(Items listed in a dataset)
= = = =

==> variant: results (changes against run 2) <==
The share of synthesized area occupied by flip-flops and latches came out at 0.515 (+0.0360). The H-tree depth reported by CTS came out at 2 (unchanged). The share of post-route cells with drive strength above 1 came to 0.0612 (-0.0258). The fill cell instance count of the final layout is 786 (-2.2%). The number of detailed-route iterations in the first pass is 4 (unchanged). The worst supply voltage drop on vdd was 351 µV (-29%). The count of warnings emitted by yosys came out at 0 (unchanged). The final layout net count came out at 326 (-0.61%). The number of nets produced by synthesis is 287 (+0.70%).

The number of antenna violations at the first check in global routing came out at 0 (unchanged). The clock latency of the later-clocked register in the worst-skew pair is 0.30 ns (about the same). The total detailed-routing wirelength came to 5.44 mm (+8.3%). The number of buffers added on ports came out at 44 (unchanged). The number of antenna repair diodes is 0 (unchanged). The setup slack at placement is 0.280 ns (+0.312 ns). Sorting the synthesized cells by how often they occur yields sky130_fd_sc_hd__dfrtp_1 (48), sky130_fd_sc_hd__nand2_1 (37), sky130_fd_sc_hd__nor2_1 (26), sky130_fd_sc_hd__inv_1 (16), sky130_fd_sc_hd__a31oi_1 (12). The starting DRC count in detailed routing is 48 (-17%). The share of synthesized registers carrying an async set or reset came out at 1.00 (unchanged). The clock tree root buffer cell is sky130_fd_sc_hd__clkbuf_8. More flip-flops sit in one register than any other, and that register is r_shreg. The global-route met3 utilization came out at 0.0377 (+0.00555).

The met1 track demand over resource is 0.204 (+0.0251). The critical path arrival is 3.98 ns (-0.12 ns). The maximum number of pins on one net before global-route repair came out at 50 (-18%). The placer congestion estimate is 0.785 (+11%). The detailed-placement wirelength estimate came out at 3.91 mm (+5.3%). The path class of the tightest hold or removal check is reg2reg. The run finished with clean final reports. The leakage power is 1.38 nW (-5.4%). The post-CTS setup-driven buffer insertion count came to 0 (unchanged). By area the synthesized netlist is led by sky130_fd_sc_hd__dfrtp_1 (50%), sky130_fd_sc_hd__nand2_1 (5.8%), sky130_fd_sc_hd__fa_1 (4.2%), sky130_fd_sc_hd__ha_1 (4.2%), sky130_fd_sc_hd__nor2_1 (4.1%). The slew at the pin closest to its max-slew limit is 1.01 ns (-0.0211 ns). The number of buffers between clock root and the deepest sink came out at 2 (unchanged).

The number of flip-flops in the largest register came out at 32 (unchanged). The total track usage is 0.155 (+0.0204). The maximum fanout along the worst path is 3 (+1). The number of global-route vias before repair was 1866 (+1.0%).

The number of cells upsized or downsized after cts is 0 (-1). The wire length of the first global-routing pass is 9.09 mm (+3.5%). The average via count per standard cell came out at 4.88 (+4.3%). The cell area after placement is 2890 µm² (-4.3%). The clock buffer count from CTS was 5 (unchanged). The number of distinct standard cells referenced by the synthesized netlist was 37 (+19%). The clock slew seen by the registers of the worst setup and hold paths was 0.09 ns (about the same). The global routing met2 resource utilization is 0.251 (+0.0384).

= = = =

== EXERCISE OBJECTIVE ==
Every line in the records has to be written out again exactly.

== EXERCISE RESPONSE ==
==> variant: results (changes against run 2) <==
The share of synthesized area occupied by flip-flops and latches came out at 0.515 (+0.0360). The H-tree depth reported by CTS came out at 2 (unchanged). The share of post-route cells with drive strength above 1 came to 0.0612 (-0.0258). The fill cell instance count of the final layout is 786 (-2.2%). The number of detailed-route iterations in the first pass is 4 (unchanged). The worst supply voltage drop on vdd was 351 µV (-29%). The count of warnings emitted by yosys came out at 0 (unchanged). The final layout net count came out at 326 (-0.61%). The number of nets produced by synthesis is 287 (+0.70%).

The number of antenna violations at the first check in global routing came out at 0 (unchanged). The clock latency of the later-clocked register in the worst-skew pair is 0.30 ns (about the same). The total detailed-routing wirelength came to 5.44 mm (+8.3%). The number of buffers added on ports came out at 44 (unchanged). The number of antenna repair diodes is 0 (unchanged). The setup slack at placement is 0.280 ns (+0.312 ns). Sorting the synthesized cells by how often they occur yields sky130_fd_sc_hd__dfrtp_1 (48), sky130_fd_sc_hd__nand2_1 (37), sky130_fd_sc_hd__nor2_1 (26), sky130_fd_sc_hd__inv_1 (16), sky130_fd_sc_hd__a31oi_1 (12). The starting DRC count in detailed routing is 48 (-17%). The share of synthesized registers carrying an async set or reset came out at 1.00 (unchanged). The clock tree root buffer cell is sky130_fd_sc_hd__clkbuf_8. More flip-flops sit in one register than any other, and that register is r_shreg. The global-route met3 utilization came out at 0.0377 (+0.00555).

The met1 track demand over resource is 0.204 (+0.0251). The critical path arrival is 3.98 ns (-0.12 ns). The maximum number of pins on one net before global-route repair came out at 50 (-18%). The placer congestion estimate is 0.785 (+11%). The detailed-placement wirelength estimate came out at 3.91 mm (+5.3%). The path class of the tightest hold or removal check is reg2reg. The run finished with clean final reports. The leakage power is 1.38 nW (-5.4%). The post-CTS setup-driven buffer insertion count came to 0 (unchanged). By area the synthesized netlist is led by sky130_fd_sc_hd__dfrtp_1 (50%), sky130_fd_sc_hd__nand2_1 (5.8%), sky130_fd_sc_hd__fa_1 (4.2%), sky130_fd_sc_hd__ha_1 (4.2%), sky130_fd_sc_hd__nor2_1 (4.1%). The slew at the pin closest to its max-slew limit is 1.01 ns (-0.0211 ns). The number of buffers between clock root and the deepest sink came out at 2 (unchanged).

The number of flip-flops in the largest register came out at 32 (unchanged). The total track usage is 0.155 (+0.0204). The maximum fanout along the worst path is 3 (+1). The number of global-route vias before repair was 1866 (+1.0%).

The number of cells upsized or downsized after cts is 0 (-1). The wire length of the first global-routing pass is 9.09 mm (+3.5%). The average via count per standard cell came out at 4.88 (+4.3%). The cell area after placement is 2890 µm² (-4.3%). The clock buffer count from CTS was 5 (unchanged). The number of distinct standard cells referenced by the synthesized netlist was 37 (+19%). The clock slew seen by the registers of the worst setup and hold paths was 0.09 ns (about the same). The global routing met2 resource utilization is 0.251 (+0.0384).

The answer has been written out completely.